In the current study, use of the oral contraceptive pill (OCP) was not found to significantly alter O3I. This contradicts evidence that shows that the progesterone released by the OCP to mimic constant luteal conditions can cause an upregulation of n-6 PUFA conversion to n-3 PUFA [31]. However, in our study, OCP use data were incomplete, and participants were not asked to identify the composition or specific brand of OCP they were using nor the length of time they had been on the OCP, and consistency of use was also not collected.

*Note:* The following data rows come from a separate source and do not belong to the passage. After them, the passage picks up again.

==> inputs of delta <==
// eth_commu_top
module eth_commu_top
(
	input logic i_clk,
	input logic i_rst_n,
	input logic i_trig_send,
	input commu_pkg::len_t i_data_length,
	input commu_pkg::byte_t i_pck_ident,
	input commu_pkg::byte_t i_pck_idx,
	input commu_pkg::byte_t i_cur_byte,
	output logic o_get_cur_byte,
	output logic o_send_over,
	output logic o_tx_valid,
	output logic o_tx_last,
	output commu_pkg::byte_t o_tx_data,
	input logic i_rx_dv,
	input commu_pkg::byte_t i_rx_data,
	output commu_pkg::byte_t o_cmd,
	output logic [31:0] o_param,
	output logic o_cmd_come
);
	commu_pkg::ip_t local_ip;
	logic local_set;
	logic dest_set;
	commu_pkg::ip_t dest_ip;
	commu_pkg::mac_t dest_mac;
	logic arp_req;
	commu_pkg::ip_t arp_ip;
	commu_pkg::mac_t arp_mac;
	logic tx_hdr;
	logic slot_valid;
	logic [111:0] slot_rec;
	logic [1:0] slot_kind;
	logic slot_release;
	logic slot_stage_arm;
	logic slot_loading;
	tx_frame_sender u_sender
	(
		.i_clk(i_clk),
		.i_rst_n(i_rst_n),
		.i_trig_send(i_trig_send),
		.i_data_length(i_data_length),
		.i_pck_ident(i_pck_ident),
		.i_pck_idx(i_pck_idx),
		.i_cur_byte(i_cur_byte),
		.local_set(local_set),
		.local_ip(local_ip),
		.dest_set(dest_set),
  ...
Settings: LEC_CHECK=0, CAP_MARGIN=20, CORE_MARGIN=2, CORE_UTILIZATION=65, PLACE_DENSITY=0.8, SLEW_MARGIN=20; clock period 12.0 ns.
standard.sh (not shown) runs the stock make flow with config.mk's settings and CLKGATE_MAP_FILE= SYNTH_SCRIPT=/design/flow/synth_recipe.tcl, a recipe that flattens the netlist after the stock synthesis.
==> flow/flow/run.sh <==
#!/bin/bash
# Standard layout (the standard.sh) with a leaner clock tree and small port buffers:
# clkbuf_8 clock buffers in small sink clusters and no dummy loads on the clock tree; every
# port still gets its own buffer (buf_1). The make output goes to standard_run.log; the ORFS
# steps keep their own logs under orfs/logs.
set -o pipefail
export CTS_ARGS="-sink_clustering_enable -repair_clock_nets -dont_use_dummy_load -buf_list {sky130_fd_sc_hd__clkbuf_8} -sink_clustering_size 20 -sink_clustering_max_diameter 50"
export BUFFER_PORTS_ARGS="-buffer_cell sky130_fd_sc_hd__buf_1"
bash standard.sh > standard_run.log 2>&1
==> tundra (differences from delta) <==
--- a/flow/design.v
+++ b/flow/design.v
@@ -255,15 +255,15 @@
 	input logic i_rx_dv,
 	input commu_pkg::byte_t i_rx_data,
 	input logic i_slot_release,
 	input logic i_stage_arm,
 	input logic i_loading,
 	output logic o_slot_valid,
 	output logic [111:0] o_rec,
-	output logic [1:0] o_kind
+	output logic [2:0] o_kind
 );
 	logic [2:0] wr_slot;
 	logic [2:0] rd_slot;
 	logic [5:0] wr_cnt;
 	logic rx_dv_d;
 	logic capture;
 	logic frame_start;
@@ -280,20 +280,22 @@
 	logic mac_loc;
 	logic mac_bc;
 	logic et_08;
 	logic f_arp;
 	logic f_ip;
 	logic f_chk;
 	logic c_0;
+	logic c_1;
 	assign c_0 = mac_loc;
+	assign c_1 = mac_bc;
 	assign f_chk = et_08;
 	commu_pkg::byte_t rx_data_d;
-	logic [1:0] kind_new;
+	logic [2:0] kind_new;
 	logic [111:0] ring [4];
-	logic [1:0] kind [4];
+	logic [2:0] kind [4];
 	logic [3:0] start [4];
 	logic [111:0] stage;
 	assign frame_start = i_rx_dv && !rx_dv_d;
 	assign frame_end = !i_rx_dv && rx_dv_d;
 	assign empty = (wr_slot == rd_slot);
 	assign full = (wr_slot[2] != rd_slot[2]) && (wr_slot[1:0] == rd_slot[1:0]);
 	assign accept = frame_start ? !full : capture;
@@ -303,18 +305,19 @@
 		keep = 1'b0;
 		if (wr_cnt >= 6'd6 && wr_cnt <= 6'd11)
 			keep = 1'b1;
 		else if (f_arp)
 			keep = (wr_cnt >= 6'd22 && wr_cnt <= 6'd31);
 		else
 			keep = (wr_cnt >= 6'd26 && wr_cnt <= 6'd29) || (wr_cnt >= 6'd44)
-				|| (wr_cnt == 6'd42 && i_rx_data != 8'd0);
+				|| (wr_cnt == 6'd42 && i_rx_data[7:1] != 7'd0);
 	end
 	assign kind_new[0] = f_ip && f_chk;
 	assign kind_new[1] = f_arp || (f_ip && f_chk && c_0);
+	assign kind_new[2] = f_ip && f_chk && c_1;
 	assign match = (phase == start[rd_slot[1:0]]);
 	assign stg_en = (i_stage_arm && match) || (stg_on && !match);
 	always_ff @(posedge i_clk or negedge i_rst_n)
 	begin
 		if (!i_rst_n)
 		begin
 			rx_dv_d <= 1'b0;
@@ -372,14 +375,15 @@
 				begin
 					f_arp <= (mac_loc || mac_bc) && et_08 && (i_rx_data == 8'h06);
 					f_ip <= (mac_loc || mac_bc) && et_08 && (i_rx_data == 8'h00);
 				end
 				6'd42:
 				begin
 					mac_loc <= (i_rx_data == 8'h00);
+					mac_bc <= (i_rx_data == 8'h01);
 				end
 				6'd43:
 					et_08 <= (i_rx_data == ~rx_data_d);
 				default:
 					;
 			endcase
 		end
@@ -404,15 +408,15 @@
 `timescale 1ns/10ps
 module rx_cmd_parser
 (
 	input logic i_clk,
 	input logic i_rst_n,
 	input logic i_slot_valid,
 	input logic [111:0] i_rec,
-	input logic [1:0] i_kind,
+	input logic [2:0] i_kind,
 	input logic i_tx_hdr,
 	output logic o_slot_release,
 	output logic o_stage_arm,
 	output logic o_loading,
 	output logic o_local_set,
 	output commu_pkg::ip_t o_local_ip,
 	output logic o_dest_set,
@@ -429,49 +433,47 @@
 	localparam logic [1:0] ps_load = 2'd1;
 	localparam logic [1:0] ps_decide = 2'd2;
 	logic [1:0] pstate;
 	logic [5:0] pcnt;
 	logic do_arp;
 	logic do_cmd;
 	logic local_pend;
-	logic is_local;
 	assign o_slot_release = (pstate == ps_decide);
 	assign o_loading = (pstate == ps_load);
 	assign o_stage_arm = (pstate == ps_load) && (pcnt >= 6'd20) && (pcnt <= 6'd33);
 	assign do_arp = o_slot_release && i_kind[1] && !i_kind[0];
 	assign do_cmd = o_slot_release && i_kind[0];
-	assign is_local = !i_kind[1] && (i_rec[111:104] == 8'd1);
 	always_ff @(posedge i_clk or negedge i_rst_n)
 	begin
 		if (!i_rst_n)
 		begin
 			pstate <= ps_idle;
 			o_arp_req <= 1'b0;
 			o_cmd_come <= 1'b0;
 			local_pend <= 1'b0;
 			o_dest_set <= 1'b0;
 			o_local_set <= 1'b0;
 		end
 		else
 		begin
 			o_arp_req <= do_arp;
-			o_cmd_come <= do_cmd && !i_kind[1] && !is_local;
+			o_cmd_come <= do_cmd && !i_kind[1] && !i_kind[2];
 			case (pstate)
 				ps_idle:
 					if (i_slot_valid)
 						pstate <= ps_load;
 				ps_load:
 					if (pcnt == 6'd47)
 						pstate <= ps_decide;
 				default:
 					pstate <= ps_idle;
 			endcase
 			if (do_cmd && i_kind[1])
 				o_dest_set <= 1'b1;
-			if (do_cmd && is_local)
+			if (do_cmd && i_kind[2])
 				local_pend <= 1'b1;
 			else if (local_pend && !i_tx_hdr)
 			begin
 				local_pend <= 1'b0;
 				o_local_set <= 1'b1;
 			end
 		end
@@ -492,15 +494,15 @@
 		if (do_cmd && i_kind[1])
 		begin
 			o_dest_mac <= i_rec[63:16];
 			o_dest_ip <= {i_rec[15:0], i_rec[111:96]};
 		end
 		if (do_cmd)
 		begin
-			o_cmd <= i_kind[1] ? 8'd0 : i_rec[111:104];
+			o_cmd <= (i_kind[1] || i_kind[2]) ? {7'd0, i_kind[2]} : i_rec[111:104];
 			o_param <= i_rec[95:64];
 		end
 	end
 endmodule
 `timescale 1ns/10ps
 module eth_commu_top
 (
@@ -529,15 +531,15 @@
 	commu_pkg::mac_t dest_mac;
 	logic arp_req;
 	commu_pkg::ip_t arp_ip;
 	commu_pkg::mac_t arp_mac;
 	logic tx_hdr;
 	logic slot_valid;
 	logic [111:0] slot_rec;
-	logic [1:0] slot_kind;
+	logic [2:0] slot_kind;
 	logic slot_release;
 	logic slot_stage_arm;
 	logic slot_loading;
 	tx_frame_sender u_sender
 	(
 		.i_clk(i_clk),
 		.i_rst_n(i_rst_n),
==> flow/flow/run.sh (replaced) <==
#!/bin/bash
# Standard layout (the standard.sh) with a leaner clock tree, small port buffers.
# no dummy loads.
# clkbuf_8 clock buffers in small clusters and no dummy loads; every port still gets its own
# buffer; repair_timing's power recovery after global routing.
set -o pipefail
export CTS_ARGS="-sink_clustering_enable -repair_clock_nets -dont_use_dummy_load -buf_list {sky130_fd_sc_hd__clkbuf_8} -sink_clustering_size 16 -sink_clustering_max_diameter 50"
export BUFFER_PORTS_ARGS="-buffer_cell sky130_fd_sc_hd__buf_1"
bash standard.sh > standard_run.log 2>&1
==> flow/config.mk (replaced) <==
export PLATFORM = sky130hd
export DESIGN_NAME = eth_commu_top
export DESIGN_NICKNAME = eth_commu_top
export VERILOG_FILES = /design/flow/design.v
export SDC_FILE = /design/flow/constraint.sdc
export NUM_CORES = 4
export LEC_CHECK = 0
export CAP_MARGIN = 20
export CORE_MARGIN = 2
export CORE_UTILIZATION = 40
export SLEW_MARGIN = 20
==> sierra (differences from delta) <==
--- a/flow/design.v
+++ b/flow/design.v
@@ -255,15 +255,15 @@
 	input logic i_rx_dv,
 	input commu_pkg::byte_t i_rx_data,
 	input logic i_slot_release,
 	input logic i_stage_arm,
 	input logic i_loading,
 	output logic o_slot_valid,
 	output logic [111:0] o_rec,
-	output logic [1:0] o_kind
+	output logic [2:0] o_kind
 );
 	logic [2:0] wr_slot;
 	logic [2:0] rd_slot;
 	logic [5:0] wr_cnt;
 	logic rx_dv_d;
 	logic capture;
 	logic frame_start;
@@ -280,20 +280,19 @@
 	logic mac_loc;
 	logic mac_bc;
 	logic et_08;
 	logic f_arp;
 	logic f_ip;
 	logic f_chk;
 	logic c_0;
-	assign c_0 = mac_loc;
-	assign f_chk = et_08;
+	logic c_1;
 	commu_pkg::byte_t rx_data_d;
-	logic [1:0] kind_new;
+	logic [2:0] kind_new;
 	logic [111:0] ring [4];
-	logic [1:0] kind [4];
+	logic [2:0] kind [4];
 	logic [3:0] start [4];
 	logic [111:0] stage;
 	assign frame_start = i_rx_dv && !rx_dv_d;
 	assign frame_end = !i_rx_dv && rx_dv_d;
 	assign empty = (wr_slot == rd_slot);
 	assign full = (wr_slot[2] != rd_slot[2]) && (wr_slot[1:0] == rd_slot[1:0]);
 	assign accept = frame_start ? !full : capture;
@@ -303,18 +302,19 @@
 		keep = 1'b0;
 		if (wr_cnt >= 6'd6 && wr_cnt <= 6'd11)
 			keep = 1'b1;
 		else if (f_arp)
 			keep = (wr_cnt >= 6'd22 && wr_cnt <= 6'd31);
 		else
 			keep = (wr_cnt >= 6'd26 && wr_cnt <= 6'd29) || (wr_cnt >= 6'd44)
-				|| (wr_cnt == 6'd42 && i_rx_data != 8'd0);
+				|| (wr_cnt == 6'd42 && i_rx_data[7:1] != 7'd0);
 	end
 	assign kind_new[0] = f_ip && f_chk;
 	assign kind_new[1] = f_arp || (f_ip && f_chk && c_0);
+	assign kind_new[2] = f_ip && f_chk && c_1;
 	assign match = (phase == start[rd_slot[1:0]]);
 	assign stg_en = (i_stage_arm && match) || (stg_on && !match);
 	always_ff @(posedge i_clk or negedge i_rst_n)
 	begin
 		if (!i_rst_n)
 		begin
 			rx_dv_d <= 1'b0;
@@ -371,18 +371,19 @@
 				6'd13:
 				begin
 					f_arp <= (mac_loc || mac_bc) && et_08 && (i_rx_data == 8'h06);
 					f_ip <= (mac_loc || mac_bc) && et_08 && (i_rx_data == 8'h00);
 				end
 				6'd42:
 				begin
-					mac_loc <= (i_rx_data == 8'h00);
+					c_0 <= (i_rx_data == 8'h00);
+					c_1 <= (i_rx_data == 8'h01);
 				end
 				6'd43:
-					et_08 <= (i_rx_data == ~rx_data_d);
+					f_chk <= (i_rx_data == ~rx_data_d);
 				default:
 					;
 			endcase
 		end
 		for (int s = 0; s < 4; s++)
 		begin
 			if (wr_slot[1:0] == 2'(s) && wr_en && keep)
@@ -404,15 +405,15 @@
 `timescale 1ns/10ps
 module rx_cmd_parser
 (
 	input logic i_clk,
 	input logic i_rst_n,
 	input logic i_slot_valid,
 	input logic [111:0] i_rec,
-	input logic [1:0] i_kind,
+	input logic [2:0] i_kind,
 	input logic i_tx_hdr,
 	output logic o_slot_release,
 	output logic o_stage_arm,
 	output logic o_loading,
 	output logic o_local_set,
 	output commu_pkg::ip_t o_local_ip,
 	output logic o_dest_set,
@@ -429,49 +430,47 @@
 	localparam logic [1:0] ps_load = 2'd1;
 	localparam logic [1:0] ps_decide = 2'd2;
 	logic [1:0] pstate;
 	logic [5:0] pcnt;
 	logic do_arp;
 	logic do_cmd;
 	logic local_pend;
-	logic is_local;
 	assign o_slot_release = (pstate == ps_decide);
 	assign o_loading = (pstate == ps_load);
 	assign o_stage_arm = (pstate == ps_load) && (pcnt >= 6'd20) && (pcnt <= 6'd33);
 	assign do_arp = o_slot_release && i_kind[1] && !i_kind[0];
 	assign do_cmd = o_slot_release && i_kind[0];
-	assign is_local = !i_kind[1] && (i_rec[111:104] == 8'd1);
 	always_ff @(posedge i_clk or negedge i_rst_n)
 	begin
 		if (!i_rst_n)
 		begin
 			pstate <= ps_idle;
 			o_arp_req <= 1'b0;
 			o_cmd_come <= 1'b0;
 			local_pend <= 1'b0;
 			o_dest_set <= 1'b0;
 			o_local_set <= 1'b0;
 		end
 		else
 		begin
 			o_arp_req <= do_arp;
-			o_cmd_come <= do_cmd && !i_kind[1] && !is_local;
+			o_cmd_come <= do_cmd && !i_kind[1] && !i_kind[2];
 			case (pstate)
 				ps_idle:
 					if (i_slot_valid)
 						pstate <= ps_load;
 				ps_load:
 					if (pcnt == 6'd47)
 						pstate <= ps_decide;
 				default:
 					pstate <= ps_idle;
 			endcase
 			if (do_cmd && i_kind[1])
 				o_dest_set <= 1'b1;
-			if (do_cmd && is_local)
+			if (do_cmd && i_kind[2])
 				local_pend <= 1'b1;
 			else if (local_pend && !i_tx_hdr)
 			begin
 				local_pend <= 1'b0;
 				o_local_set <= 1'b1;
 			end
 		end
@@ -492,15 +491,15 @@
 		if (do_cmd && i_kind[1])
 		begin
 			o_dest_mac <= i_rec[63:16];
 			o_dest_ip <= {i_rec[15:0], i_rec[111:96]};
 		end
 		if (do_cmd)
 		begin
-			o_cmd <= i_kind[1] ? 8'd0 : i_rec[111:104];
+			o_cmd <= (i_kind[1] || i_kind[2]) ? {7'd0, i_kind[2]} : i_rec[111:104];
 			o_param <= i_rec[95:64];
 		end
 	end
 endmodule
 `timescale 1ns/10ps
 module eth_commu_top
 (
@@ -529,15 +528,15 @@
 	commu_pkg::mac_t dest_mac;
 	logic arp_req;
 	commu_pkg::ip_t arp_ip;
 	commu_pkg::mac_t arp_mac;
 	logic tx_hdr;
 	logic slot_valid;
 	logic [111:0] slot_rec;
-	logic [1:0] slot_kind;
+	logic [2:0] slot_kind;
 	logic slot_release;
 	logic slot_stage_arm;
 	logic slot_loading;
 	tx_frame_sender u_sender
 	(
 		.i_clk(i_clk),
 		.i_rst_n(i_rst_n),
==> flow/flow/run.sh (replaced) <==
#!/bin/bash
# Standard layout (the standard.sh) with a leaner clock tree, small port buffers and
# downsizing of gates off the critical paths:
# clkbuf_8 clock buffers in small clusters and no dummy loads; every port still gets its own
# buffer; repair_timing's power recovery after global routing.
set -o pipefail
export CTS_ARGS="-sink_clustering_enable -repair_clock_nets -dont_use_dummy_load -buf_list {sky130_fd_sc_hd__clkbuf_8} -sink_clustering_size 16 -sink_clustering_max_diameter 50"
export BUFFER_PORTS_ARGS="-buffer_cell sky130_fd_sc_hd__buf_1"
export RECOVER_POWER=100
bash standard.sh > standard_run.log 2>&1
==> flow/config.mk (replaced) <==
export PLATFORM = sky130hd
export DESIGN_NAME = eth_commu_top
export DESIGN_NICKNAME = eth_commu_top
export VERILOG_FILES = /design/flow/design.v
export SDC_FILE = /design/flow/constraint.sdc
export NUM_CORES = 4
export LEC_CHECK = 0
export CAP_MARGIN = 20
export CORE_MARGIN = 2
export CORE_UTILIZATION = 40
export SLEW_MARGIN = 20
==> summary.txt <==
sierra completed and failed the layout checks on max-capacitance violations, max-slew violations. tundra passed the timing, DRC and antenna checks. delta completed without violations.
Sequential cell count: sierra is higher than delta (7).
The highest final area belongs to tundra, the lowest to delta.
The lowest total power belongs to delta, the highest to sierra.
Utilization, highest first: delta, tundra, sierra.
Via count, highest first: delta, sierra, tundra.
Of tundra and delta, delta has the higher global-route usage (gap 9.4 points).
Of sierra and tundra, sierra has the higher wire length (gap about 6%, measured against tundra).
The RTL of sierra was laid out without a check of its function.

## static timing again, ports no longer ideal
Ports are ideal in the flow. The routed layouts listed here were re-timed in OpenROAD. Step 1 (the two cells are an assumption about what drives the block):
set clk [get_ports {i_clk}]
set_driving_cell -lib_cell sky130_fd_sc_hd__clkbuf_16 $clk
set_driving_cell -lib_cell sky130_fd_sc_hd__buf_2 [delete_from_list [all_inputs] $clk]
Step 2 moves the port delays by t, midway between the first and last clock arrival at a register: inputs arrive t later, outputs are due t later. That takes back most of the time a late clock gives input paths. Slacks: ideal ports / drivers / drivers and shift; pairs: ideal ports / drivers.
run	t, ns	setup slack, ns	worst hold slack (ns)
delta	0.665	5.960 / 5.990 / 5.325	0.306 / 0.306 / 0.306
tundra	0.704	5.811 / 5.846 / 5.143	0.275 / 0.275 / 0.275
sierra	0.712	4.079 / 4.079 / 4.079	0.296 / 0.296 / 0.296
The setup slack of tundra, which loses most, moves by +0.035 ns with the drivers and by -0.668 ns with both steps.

Strengths of this research include the use of O3I, with previous studies instead using plasma n-3 PUFA or serum phospholipid fatty acids, which are highly influenced by recent diet [14]. The strength of using O3I lies in its being unaffected by previous-day dietary intake and its relative stability over time, and hence it is considered to be indicative of n-3 PUFA status and intake over a three-month period [34,35]. The participants of this study were healthy, decreasing the effect of possible health-related confounders. Women who were currently pregnant, breastfeeding or less than 6 months post-partum were also excluded, eliminating the effect that pregnancy may have on n-3 PUFA status, metabolism and in vivo synthesis [65,66]. Limitations of this study include the self-reported nature of dietary intake, with food frequency questionnaires commonly being associated with both over- and underestimation of dietary intake [67,68,69]. Whilst women were screened for metabolic disease and medical conditions, they were not tested for PCOS, which can often go undiagnosed and may have impacted n-3 PUFA status in the young women [30,31,70]. Furthermore, while we collected anthropometry data including BMI and waist circumference, more in-depth body composition data would have yielded information about adipose tissue volumes. This may contribute to differences observed in erythrocyte omega-3 due to the increased volume of distribution for fatty acids absorbed from the diet, and therefore a lower apparent blood status of omega-3 in those with larger adipose tissue stores.

5. Conclusions

This research supports the current literature whereby individuals with overweight or obesity have significantly lower O3I or n-3 PUFA status than their healthy-weight counterparts. In healthy young women, this relationship between BMI and O3I was found to be independent of n-3 PUFA intake. Participants taking fish oil supplements were found to have significantly higher O3I than those who did not, suggesting their importance in maintaining a higher level of n-3 PUFA in cell membranes. However, this effect was primarily observed in healthy-weight individuals, and the effect of omega-3 supplements in participants with obesity was less clear. Further research is necessary to elucidate the mechanisms by which increased BMI and obesity affect n-3 PUFA status, and how this relates to risks of metabolic disease among individuals with obesity.